L’OHB élève la tension d’oxygène dans les tissus, même dans les zones de plaies mal vascularisées. Cette oxygénation accrue est cruciale pour la formation du collagène – une protéine essentielle qui forme la « charpente » de nos tissus – et pour le bon fonctionnement des fibroblastes, ces cellules responsables de la réparation tissulaire. Les études cliniques montrent que les résultats bénéfiques de l’OHB sont directement corrélés à l’augmentation de l’oxygénation tissulaire mesurée par oxymétrie transcutanée.

2. Stimulation de la formation de nouveaux vaisseaux sanguins (angiogenèse)

L’exposition répétée à l’hyperoxie stimule la création de nouveaux vaisseaux sanguins dans le lit de la plaie. L’OHB induit la production de facteurs de croissance comme le VEGF (Vascular Endothelial Growth Factor) et recrute des cellules progénitrices qui forment de nouveaux capillaires. Cette néovascularisation est particulièrement importante dans les tissus endommagés par la radiothérapie, où l’OHB a démontré sa capacité à promouvoir la formation de nouveaux vaisseaux et à améliorer la guérison des nécroses radio-induites.

3. Accélération de la régénération tissulaire

En améliorant l’apport en oxygène, l’OHB accélère la migration des cellules épithéliales et la contraction de la plaie. Les études montrent une re-épithélialisation plus rapide et une meilleure formation du tissu de granulation, accompagnées d’une expression accrue de cytokines de cicatrisation et d’enzymes qui remodelent les tissus. L’OHB pourrait également mobiliser les cellules souches qui participent à la réparation tissulaire.

4. Effets antimicrobiens et contrôle des infections

L’oxygène joue un rôle critique dans la capacité des globules blancs à éliminer les bactéries. L’OHB élève l’oxygène tissulaire à des niveaux qui améliorent la fonction des neutrophiles et des macrophages, renforçant ainsi le contrôle des infections. De plus, l’hyperoxie aide à perturber les biofilms bactériens – ces « boucliers » que forment les bactéries pour résister aux traitements – rendant les bactéries plus susceptibles d’être éliminées. L’OHB est directement toxique pour les bactéries anaérobies (qui vivent sans oxygène) comme les clostridies responsables de la gangrène gazeuse.

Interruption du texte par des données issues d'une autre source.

--- src/rtl/kn_coloring_check_seq.sv ---
// Sequential K_N colouring checker: one shared colour comparator walks all vertex
// pairs in lexicographic order and reports a proper/improper verdict with the first conflict.
module kn_coloring_check_seq #(
    parameter int unsigned N_VERT     = 5,
    parameter int unsigned COLOR_W    = 3,
    parameter int unsigned EARLY_EXIT = 1,
    localparam int unsigned IDX_W     = (N_VERT > 1) ? $clog2(N_VERT) : 1,
    localparam int unsigned P         = N_VERT * (N_VERT - 1) / 2,
    localparam int unsigned CNT_W     = $clog2(P + 1)
) (
    input  logic                      clk,
    input  logic                      rst,
    input  logic                      start,
    input  logic [N_VERT*COLOR_W-1:0] colors,
    output logic                      busy,
    output logic                      done,
    output logic                      proper,
    output logic [IDX_W-1:0]          conflict_i,
    output logic [IDX_W-1:0]          conflict_j,
    output logic [CNT_W-1:0]          pair_count
);

    localparam bit EXIT_EARLY = (EARLY_EXIT != 0);

    typedef enum logic [1:0] {
        S_IDLE,
        S_SCAN,
        S_DONE
    } state_t;

    state_t                    state_q, state_d;
    logic [N_VERT*COLOR_W-1:0] colors_q, colors_d;
    logic [IDX_W-1:0]          i_q, i_d;
    logic [IDX_W-1:0]          j_q, j_d;
    logic [IDX_W-1:0]          ci_q, ci_d;
    logic [IDX_W-1:0]          cj_q, cj_d;
    logic [CNT_W-1:0]          pc_q, pc_d;
    logic                      flag_q, flag_d;
    logic                      busy_q, busy_d;
    logic                      done_q, done_d;
    logic                      proper_q, proper_d;

    logic [COLOR_W-1:0]        col [N_VERT];
    logic                      match_c;
    logic                      hit_c;
    logic                      last_c;

    // Unpack the latched colouring so the comparator can index vertices directly.
    for (genvar v = 0; v < N_VERT; v++) begin : g_unpack
        assign col[v] = colors_q[v*COLOR_W +: COLOR_W];
    end

    assign match_c = (col[i_q] == col[j_q]);
    assign hit_c   = match_c && !flag_q;
    assign last_c  = (i_q == IDX_W'(N_VERT - 2)) && (j_q == IDX_W'(N_VERT - 1));

    always_ff @(posedge clk or posedge rst) begin
        if (rst) begin
            state_q  <= S_IDLE;
            colors_q <= '0;
            i_q      <= '0;
            j_q      <= '0;
            ci_q     <= '0;
            cj_q     <= '0;
            pc_q     <= '0;
            flag_q   <= 1'b0;
            busy_q   <= 1'b0;
            done_q   <= 1'b0;
            proper_q <= 1'b0;
        end else begin
            state_q  <= state_d;
            colors_q <= colors_d;
            i_q      <= i_d;
            j_q      <= j_d;
            ci_q     <= ci_d;
            cj_q     <= cj_d;
            pc_q     <= pc_d;
            flag_q   <= flag_d;
            busy_q   <= busy_d;
            done_q   <= done_d;
            proper_q <= proper_d;
        end
    end

    always_comb begin
        state_d  = state_q;
        colors_d = colors_q;
        i_d      = i_q;
        j_d      = j_q;
        ci_d     = ci_q;
        cj_d     = cj_q;
        pc_d     = pc_q;
        flag_d   = flag_q;
        busy_d   = 1'b0;
        done_d   = 1'b0;
        proper_d = proper_q;

        case (state_q)
            S_IDLE: begin
                if (start) begin
                    colors_d = colors;
                    i_d      = '0;
                    j_d      = IDX_W'(1);
                    ci_d     = '0;
                    cj_d     = '0;
                    pc_d     = '0;
                    flag_d   = 1'b0;
                    proper_d = 1'b0;
                    busy_d   = 1'b1;
                    state_d  = S_SCAN;
                end
            end
            S_SCAN: begin
                pc_d = pc_q + CNT_W'(1);
                if (hit_c) begin
                    ci_d   = i_q;
                    cj_d   = j_q;
                    flag_d = 1'b1;
                end
                // The pair indices are left untouched on exit so they never pass N_VERT-1.
                if (last_c || (EXIT_EARLY && hit_c)) begin
                    done_d   = 1'b1;
                    proper_d = !(flag_q || hit_c);
                    state_d  = S_DONE;
                end else begin
                    busy_d = 1'b1;
                    if (j_q == IDX_W'(N_VERT - 1)) begin
                        i_d = i_q + IDX_W'(1);
                        j_d = i_q + IDX_W'(2);
                    end else begin
                        j_d = j_q + IDX_W'(1);
                    end
                end
            end
            S_DONE: begin
                state_d = S_IDLE;
            end
            default: begin
                state_d = S_IDLE;
            end
        endcase
    end

    assign busy       = busy_q;
    assign done       = done_q;
    assign proper     = proper_q;
    assign conflict_i = ci_q;
    assign conflict_j = cj_q;
    assign pair_count = pc_q;

endmodule

--- config.mk ---
export PLATFORM = sky130hd
export DESIGN_NAME = kn_coloring_check_seq
export DESIGN_NICKNAME = d
export VERILOG_FILES = /design/src/rtl/kn_coloring_check_seq.sv
export SDC_FILE = /design/constraint.sdc
export NUM_CORES = 1
export LEC_CHECK = 0
export BUFFER_PORTS_ARGS = -buffer_cell sky130_fd_sc_hd__buf_2
export CAP_MARGIN = 20
export CORE_ASPECT_RATIO = 2
export CORE_MARGIN = 2
export CORE_UTILIZATION = 43
export DETAILED_ROUTE_END_ITERATION = 10
export PLACE_DENSITY = 0.66
export SYNTH_ARGS = -nofsm -noshare
export SYNTH_HDL_FRONTEND = slang
export SYNTH_SLANG_ARGS = --single-unit
--- constraint.sdc ---
create_clock -name clk -period 2.2 [get_ports clk]
set_input_delay 0.44 -clock clk [delete_from_list [all_inputs] [get_ports clk]]
set_output_delay 0.44 -clock clk [all_outputs]
set_load 0.005 [all_outputs]
==> results of run 1 <==
timing repair:
item | CTS | global route
gates resized for setup | 0 | 6
hold buffers | 0 | 0
endpoints found under the setup margin | 0 | 2
setup buffers | 0 | 0
sequential cells by signal, summed over array words and instances, names as in the netlist, 2 cells and up:
| register | flops |
|---|---|
| colors_q | 15 |
| conflict_i | 3 |
| conflict_j | 3 |
| i_q | 3 |
| j_q | 3 |
| pair_count | 4 |
| state_q | 2 |
cells in the mapped netlist, types with 2 or more instances:
cell	count	area [sq um]
buf_6	2	22.52
clkbuf_1	4	15.01
o32ai_1	6	52.55
ha_1	5	62.56
nand3_1	6	30.03
mux2i_1	15	150.1
mux2_4	2	30.03
nand2_1	65	244.0
o31ai_1	2	15.01
o21ai_0	12	60.06
inv_1	7	26.28
nor2_1	9	33.78
buf_2	3	15.01
a31o_2	2	17.52
dfrtp_1	37	925.9
xnor2_1	3	26.28
nand2b_1	4	25.02
a21oi_1	11	55.05
kinds of logic after synthesis:
logic type	count (synthesis)	synth area share, %
multiplexers	17	9.225
AO/OA/AOI/OAI	38	12.49
flip-flops	37	47.41
adder cells (fa/ha/maj)	5	3.203
buffers and inverters	19	4.868
AND/OR/NAND/NOR	94	21.01
XOR/XNOR	4	1.794
area by class of cell:
type / instances / area (sq um)
tap: 54 / 67.56
fill: 443 / 1984
clock buffer: 7 / 96.34
inverter: 7 / 26.28
timing repair buffer: 47 / 281.5
clock inverter: 1 / 5.005
sequential: 37 / 932.1
multi-input combinational: 158 / 945.9
final timing paths:
kind | start | to | slack (ns) | depth (start not counted)
worst max-delay path | i_q[2]$_DFFE_PP0P_ | i_q[0]$_DFFE_PP0P_ | 0.09 | 7
worst min register to register | pair_count[3]$_DFFE_PP0P_ | pair_count[3]$_DFFE_PP0P_ | 0.48 | 1
worst max register to register | i_q[2]$_DFFE_PP0P_ | i_q[0]$_DFFE_PP0P_ | 0.09 | 7
worst min-delay path | rst | colors_q[12]$_DFFE_PP0P_ | 0.25 | 3
max in group asynchronous | rst | j_q[1]$_DFFE_PP0P_ | 1.60 | 3
min in group clk | colors[12] | colors_q[12]$_DFFE_PP0P_ | 0.34 | 3
metrics by stage:
step                      power [mW]  utilization [%]  std cells
after detailed placement       3.292            51.70        303
after floorplan                2.615                -        214
after global routing           4.103            54.27        311
final                          3.794            54.27        311
after CTS                      3.820            54.04        311
after global placement         3.263            51.70        303
worst max-delay path, delay by kind of cell, from the launching register on:
| family | cells | cell delay (ns) |
|---|---|---|
| xor gates and xnor gates | 1 | 0.15 |
| AOI/OAI and AO/OA | 2 | 0.22 |
| muxes | 1 | 0.31 |
| DFF | 1 | 0.46 |
| and+or+nand+nor | 3 | 0.86 |
where the power goes:
part           total (mW)  internal (mW)  switching [mW]
Clock               0.513          0.283           0.230
Sequential           1.26          0.975           0.286
Combinational        2.02           1.02            1.00
routing by layer:
layer / vias up / routed length [um]
met5: - / 0
met1: 763 / 1622
met3: 16 / 114
li1: 815 / -
met2: 34 / 2330
met4: 0 / 192
==> flow_summary.toml, run 1 <==
[placed_design]
place_area_sq_um = 2243
io_buffers = 30
dpl.hpwl_um = 3272
place_congestion = 0.8549
place_ws_ns = 0.05591

[global_routing]
first_global_vias = 1544
grt_pass1_wl_um = 7210
grt_max_degree = 38
gr-total-overflow = 0
met2_usage_pct = 32.45
top_usage_layer = "met2"
antenna_found_initial = 0
met3_usage_pct = 2.853
met1_usage_pct = 21.01
track_usage_pct = 19.00

[timing]
fin_ws_ns = 0.09264
worst_slew_pin_slew_ns = 0.4698
hold_ws_ns = 0.2497
fin_skew_ns = 0.006673
final-setup-viol-count = 0
hold_violations = 0
final-max-slew-violation-count = 0
fmax_mhz = 474.5
fin_crit_ns = 2.107
setup_tns_ns = 0
period_share_pct = 95.79
max_slew_margin_pct = 68.68
rsz0062_at_grt = "no"

[synth]
ys_seq_area_share_pct = 47.41
synth_ff_type = "dfrtp_1"
syn_nets = 237
synth_edf_count = 0
synth_area_per_cell_sq_um = 9.127
ys.warnings.count = 0
async_flop_share_pct = 100.0
ys_seq_elements = 37
syn-cell-area_sq_um = 1953
syn_inst = 214
synth.distinct_cells = 37

[worst_setup_path]
cp.required_ns = 2.37
critPathCaptureType = "flop"
crit_arrival_ns = 2.28
slowest_stage = "dfrtp_2"
crit_path_start_kind = "flop"
critPathMaxFanout = 7
max_stage_delay_ns = 0.46
worstPathCellList = "or2b_4 -> o32ai_1 -> a21oi_1 -> xnor2_1 -> and4b_1 -> or3_4 -> mux2_4"
setup.worst_path.class = "reg -> reg"

[die]
ios = 31
fp.coreArea_sq_um = 4339
rows = 34
die_h_um = 99.31
die_x_um = 51.66
die_area_sq_um = 5130
initial_core_util_pct = 45.01

[status]
status = "finished clean"

[final_layout]
drive_gt1_share_pct = 27.24
finalNetCount = 279
final_common_cell = "nand2_1"
insertedDiodeCount = 0
final_cell_mix = "nand2_1 (65), dfrtp_1 (32), buf_2 (30), buf_4 (16), mux2i_1 (15)"
synthToLayoutAreaGrowth_pct = 20.56
final_area_sq_um = 2355

[clock_tree]
cts_max_level = 2
cts_tree = "done"
cts_root_buffer = "clkbuf_8"
numCtsBuffers = 5
cts.clk_slew.worst_paths_ns = 0.07
clock_latency_ns = 0.29
clock-sinks = 37
cts_buffer_depth = 2

[flow_run]
max-cap-violations = 0

[detailed_routing]
wirelength_um = 4259
drt_iter0_drc = 41
vias = 1628
drtPass1Iterations = 4
via_per_inst = 5.235
wl_per_cell_um = 13.69
drcViolationCount = 0
final_antenna_net_count = 0

[min_path]
hold_path_class = "in -> async"

[power]
p_leak_nw = 1.179
power_density_nw_per_um2 = 1611
peakVddDrop_mv = 1.038
(Power assumes the default switching activity.)
==> run 2: changes to the inputs <==
--- a/config.mk
+++ b/config.mk
@@ -11,7 +11,6 @@
 export CORE_MARGIN = 2
 export CORE_UTILIZATION = 43
 export DETAILED_ROUTE_END_ITERATION = 10
-export PLACE_DENSITY = 0.66
 export SYNTH_ARGS = -nofsm -noshare
 export SYNTH_HDL_FRONTEND = slang
 export SYNTH_SLANG_ARGS = --single-unit
==> constraint.sdc (replaced) <==
create_clock -name clk -period 2 [get_ports clk]
set_input_delay 0.3 -clock clk [delete_from_list [all_inputs] [get_ports clk]]
set_output_delay 0.3 -clock clk [all_outputs]
set_load 0.005 [all_outputs]
==> run 2 against run 1 <==
Net effect:
- the run now ends with negative setup slack left
- core utilization grew 2.5 points
- clock-buffer cell count shrank 1
- non-clock buffer count increased by 10
- global-route usage grew 1.5 points
- combinational power increased by 23%
- flip-flop and latch count unchanged
- clock skew is 0.0032 ns higher
- final cell count up 3.2%
- wire length up 5.1%
- clock power shrank 2%
- critical path type unchanged
- critical endpoint unchanged
- largest cell class unchanged
- largest power group unchanged
==> flow_summary.toml, run 2 (synthesis results as in run 1) <==
[status]
status = "complete, but fails checks"
violations = "negative setup slack"

[final_layout]
drive_gt1_share_pct = 31.46
finalNetCount = 289
synthToLayoutAreaGrowth_pct = 26.20
largest_register_ffs = 15
final_area_sq_um = 2465
final_cells = 321
final_cell_mix = "nand2_1 (64), dfrtp_1 (35), buf_2 (30), buf_4 (26), mux2i_1 (13)"
top_register = "colors_q"
insertedDiodeCount = 0
final_common_cell = "nand2_1"
num-fill-cells = 438

[detailed_routing]
vias = 1650
wl_per_cell_um = 13.94
final_antenna_net_count = 0
drt_iter0_drc = 40
drtPass1Iterations = 4
via_per_inst = 5.140
wirelength_um = 4475
drcViolationCount = 0

[die]
fp.coreArea_sq_um = 4339
rows = 34
ios = 31
die_h_um = 99.31
die_x_um = 51.66
initial_core_util_pct = 45.01
die_area_sq_um = 5130

[timing]
final-setup-viol-count = 6
fin_skew_ns = 0.009902
setup_tns_ns = -0.5956
period_share_pct = 106.9
rsz0062_at_grt = "yes"
max_slew_margin_pct = 68.50
hold_violations = 0
fmax_mhz = 467.6
fin_ws_ns = -0.1384
fin_crit_ns = 2.138
worst_slew_pin_slew_ns = 0.4725
final-max-slew-violation-count = 0

[worst_setup_path]
setup.worst_path.class = "reg -> reg"
crit_path_start_kind = "flop"
critPathMaxFanout = 6
r2r_cells = 8
crit_arrival_ns = 2.32
cp.required_ns = 2.18
reg2reg_from = "j_q[0]$_DFFE_PP0P_"
critPathCaptureType = "flop"
r2r_slack_ns = -0.14
regToRegEndpoint = "i_q[0]$_DFFE_PP0P_"

[clock_tree]
cts_tree = "done"
clock-sinks = 37
numCtsBuffers = 5
cts_max_level = 2
clock_latency_ns = 0.29
cts_buffer_depth = 2
cts_root_buffer = "clkbuf_8"
cts.clk_slew.worst_paths_ns = 0.08
postCtsHoldBufs = 0

[placed_design]
dpl.hpwl_um = 3325
dp.cells = 311
place_congestion = 0.8740
place_area_sq_um = 2316
io_buffers = 30

[global_routing]
grt_pass1_wl_um = 7831
track_usage_pct = 20.54
antenna_found_initial = 0
grt_max_degree = 38
first_global_vias = 1740
gr-total-overflow = 0

[flow_run]
max-cap-violations = 0

[power]
power_density_nw_per_um2 = 1776
p_leak_nw = 1.232
peakVddDrop_mv = 0.7960
total_power_mw = 4.378

[min_path]
hold_path_class = "in -> async"
==> run 2: cell types whose count changed in the layout (fill, tap and decap cells not counted), moves of 3 or more <==
| cell | change |
|---|---|
| buf_4 | +10 |
| dfrtp_1 | +3 |
| dfrtp_2 | -3 |
| o32ai_1 | -3 |
| o32ai_2 | +3 |
==> run 2: through the flow <==
stage	worst slack, ns	hold WS [ns]	util (%)
global route	-0.2212	0.1501	56.81
CTS	-0.1464	0.1220	56.03
finish	-0.1384	0.1010	56.81
floorplan	-0.1680	0.4054	-
detailed placement	-0.2204	0.4372	53.37
global placement	-0.2004	0.4317	53.37
==> run 2: what timing repair did <==
action                                  CTS  global route
gates resized for setup                   7             4
endpoints found under the setup margin   12            16
buffers inserted                          0             2
pin swaps                                 6             3
==> run 2: worst max-delay path by stage <==
stage | cells after the start | to | startpoint | slack [ns]
after floorplan | 9 | i_q[0]$_DFFE_PP0P_ | i_q[1]$_DFFE_PP0P_ | -0.17
after detailed placement | 7 | i_q[0]$_DFFE_PP0P_ | i_q[0]$_DFFE_PP0P_ | -0.22
after CTS | 8 | i_q[0]$_DFFE_PP0P_ | j_q[0]$_DFFE_PP0P_ | -0.15
after global placement | 9 | j_q[2]$_DFFE_PP0P_ | i_q[0]$_DFFE_PP0P_ | -0.20
final | 8 | i_q[0]$_DFFE_PP0P_ | j_q[0]$_DFFE_PP0P_ | -0.14
after global routing | 8 | i_q[2]$_DFFE_PP0P_ | j_q[0]$_DFFE_PP0P_ | -0.22
==> run 2: worst max-delay path: stages (launching register included) <==
cell,delay (ns)
dfrtp_1,0.41
buf_12,0.14
mux2i_2,0.21
o32ai_1,0.12
a21oi_1,0.16
xnor2_1,0.11
and4b_1,0.21
or3_4,0.35
mux2_4,0.30
==> run 2: power by group <==
part | internal (mW) | switching [mW] | leakage, nW
Sequential | 1.07 | 0.320 | 0.471
Clock | 0.242 | 0.261 | 0.0450
Combinational | 1.28 | 1.21 | 0.715
Total | 2.59 | 1.79 | 1.23
==> run 2: layout make-up <==
cell class / instances / area (sq um) / share of cell area, %
multi-input cells: 158 / 994.7 / 40.36
flip-flops and latches: 37 / 928.4 / 37.67
repair buffers: 57 / 365.4 / 14.82
clock buffers: 6 / 72.57 / 2.944
well taps: 54 / 67.56 / 2.741
inverters: 7 / 26.28 / 1.066
clock inverters: 2 / 10.01 / 0.4061
==> run 2: per-layer routing <==
metal	track usage, %	wire [um]	vias to the layer above
li1	-	-	826
met1	23.40	1736	778
met2	35.40	2460	33
met3	3.153	108	13
met4	11.34	170	0
met5	0	0	-
==> run 3: changes to the inputs <==
--- a/config.mk
+++ b/config.mk
@@ -6,11 +6,11 @@
 export NUM_CORES = 1
 export LEC_CHECK = 0
 export BUFFER_PORTS_ARGS = -buffer_cell sky130_fd_sc_hd__buf_2
-export CAP_MARGIN = 20
 export CORE_ASPECT_RATIO = 2
 export CORE_MARGIN = 2
-export CORE_UTILIZATION = 43
+export CORE_UTILIZATION = 53
 export DETAILED_ROUTE_END_ITERATION = 10
+export PLACE_DENSITY = 0.75
 export SYNTH_ARGS = -nofsm -noshare
 export SYNTH_HDL_FRONTEND = slang
 export SYNTH_SLANG_ARGS = --single-unit
==> run 3 against run 2 <==
Net effect:
- the run still ends with negative setup slack left
- combinational power is 16% higher
- via count grew 8.6%
- register-to-register slack lost 0.04 ns
- largest cell class unchanged
- largest power group unchanged
==> flow_summary.toml, run 3 (synthesis results as in run 1) <==
[status]
status = "complete, but fails checks"
violations = "negative setup slack"

[timing]
final-setup-viol-count = 10
rsz0062_at_grt = "yes"
max_slew_margin_pct = 68.66
final-max-slew-violation-count = 0
fin_ws_ns = -0.1773
fin_crit_ns = 2.177
worst_slew_pin_slew_ns = 0.4701
hold_violations = 0
fin_skew_ns = 0.008344
hold_ws_ns = 0.09672
fmax_mhz = 459.3
period_share_pct = 108.9

[global_routing]
gr-total-overflow = 0
track_usage_pct = 26.44
grt_max_degree = 38
grt_pass1_wl_um = 7997
antenna_found_initial = 0
first_global_vias = 1886

[clock_tree]
cts_max_level = 2
cts_buffer_depth = 2
clock_latency_ns = 0.29
postCtsHoldBufs = 0
cts.clk_slew.worst_paths_ns = 0.07
numCtsBuffers = 5
cts_root_buffer = "clkbuf_8"
cts_tree = "done"
clock-sinks = 37

[detailed_routing]
drt_iter0_drc = 44
vias = 1792
drcViolationCount = 0
via_per_inst = 5.531
final_antenna_net_count = 0
drtPass1Iterations = 4
wirelength_um = 4966
wl_per_cell_um = 15.33

[placed_design]
dp.cells = 308
dpl.hpwl_um = 3504
io_buffers = 30
place_ws_ns = -0.2551
place_area_sq_um = 2325
place_congestion = 0.8685

[worst_setup_path]
critPathMaxFanout = 8
crit_path_start_kind = "flop"
reg2reg_from = "j_q[0]$_DFFE_PP0P_"
worstPathCellList = "buf_12 -> mux2i_1 -> o32ai_1 -> a21oi_1 -> xnor2_1 -> buf_4 -> nand4b_1 -> a31o_2 -> mux2i_1"
setup.worst_path.class = "reg -> reg"
crit_arrival_ns = 2.35
critPathCaptureType = "flop"
cp_common_cell = "mux2i_1"
max_stage_delay_ns = 0.42
worstSetupStartpoint = "j_q[0]$_DFFE_PP0P_"
slowest_stage = "dfrtp_1"
cp.required_ns = 2.17

[die]
rows = 31
die_h_um = 89.85
ios = 31
fp.coreArea_sq_um = 3568
initial_core_util_pct = 54.73
die_x_um = 46.93
die_area_sq_um = 4216

[power]
peakVddDrop_mv = 1.050
power_density_nw_per_um2 = 1887
total_power_mw = 4.864
p_leak_nw = 1.285

[final_layout]
top_register = "colors_q"
final_cell_mix = "nand2_1 (64), dfrtp_1 (33), buf_2 (31), buf_4 (31)"
finalNetCount = 298
final_cells = 324
largest_register_ffs = 15
final_common_cell = "nand2_1"
insertedDiodeCount = 0
drive_gt1_share_pct = 36.00
synthToLayoutAreaGrowth_pct = 31.97
final_area_sq_um = 2577

[flow_run]
max-cap-violations = 0

[min_path]
hold_path_class = "in -> async"
==> run 3: routing by layer <==
metal	track usage, %	routed length (um)	vias up
li1	-	-	846
met1	25.33	1698	871
met2	46.35	2911	51
met3	5.422	131	24
met4	16.20	225	0
met5	0	0	-
==> run 3: final cells by class <==
class | instances | area [sq um]
Sequential cell | 37 | 930.9
Fill cell | 294 | 991.0
Timing Repair Buffer | 66 | 441.7
Clock buffer | 5 | 68.82
Clock inverter | 2 | 35.03
Tap cell | 49 | 61.31
Inverter | 7 | 26.28
Multi-Input combinational cell | 158 | 1013
==> run 3: critical path, delay by kind of cell (launching register included) <==
family	cells	cell delay [ns]
compound gates	3	0.63
buf+inv	2	0.30
flops	1	0.42
simple gates	1	0.24
xor+xnor	1	0.17
mux	2	0.30
==> run 3: timing repair <==
item	4_1_cts	5_1_grt
setup endpoints to repair	16	16
resized for setup	14	8
setup buffers	8	1
pin swaps	10	7
==> run 3: path summary, 6_finish.rpt <==
kind / to / slack (ns) / cells past startpoint
setup / recovery: j_q[1]$_DFFE_PP0P_ / -0.18 / 9
hold / removal: conflict_j[2]$_DFFE_PP0P_ / 0.1 / 3
setup reg to reg: j_q[1]$_DFFE_PP0P_ / -0.18 / 9
hold reg to reg: colors_q[13]$_DFFE_PP0P_ / 0.51 / 2
max in group asynchronous: j_q[2]$_DFFE_PP0P_ / 1.54 / 3
min in group clk: colors_q[4]$_DFFE_PP0P_ / 0.19 / 3
==> run 3: report_power, final <==
part           total (mW)  switching, mW  internal (mW)
clock               0.619          0.257          0.362
sequential           1.37          0.295           1.07
combinational        2.88           1.38           1.50
==> run 3: metrics by stage <==
stage | TNS [ns] | utilization (%)
4_1_cts | -1.006 | 71.14
5_1_grt | -2.403 | 72.23
2_1_floorplan | -0.3359 | -
3_5_place_dp | -1.848 | 65.15
3_3_place_gp | -1.305 | 65.15
6_report | -1.226 | 72.23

5. Réduction de l’œdème et de l’inflammation

L’oxygène hyperbare provoque une légère vasoconstriction dans les tissus normaux, ce qui peut réduire l’œdème sans compromettre l’apport d’oxygène (car le taux d’oxygène dans le plasma est très élevé). Cette réduction du gonflement tissulaire améliore la perfusion microcirculatoire dans la plaie et tempère l’inflammation excessive.

Quels sont les bénéfices cliniques prouvés ?

Les études cliniques récentes, notamment les essais randomisés contrôlés et les méta-analyses, ont documenté des bénéfices spécifiques de l’ajout de l’OHB aux soins standards de plaies :

Cicatrisation plus rapide et taux de guérison plus élevés

Les essais contrôlés randomisés confirment que l’OHB accélère significativement la cicatrisation de certaines plaies chroniques. Par exemple, dans les ulcères du pied diabétique, l’OHB adjuvante double approximativement la probabilité de guérison complète à 6-12 semaines comparé aux soins standards seuls. Une revue systématique de 2022 portant sur 20 essais contrôlés randomisés a trouvé que l’OHB augmentait le taux de guérison des ulcères (risque relatif ~1,90) et raccourcissait le temps de guérison d’environ 19 jours en moyenne.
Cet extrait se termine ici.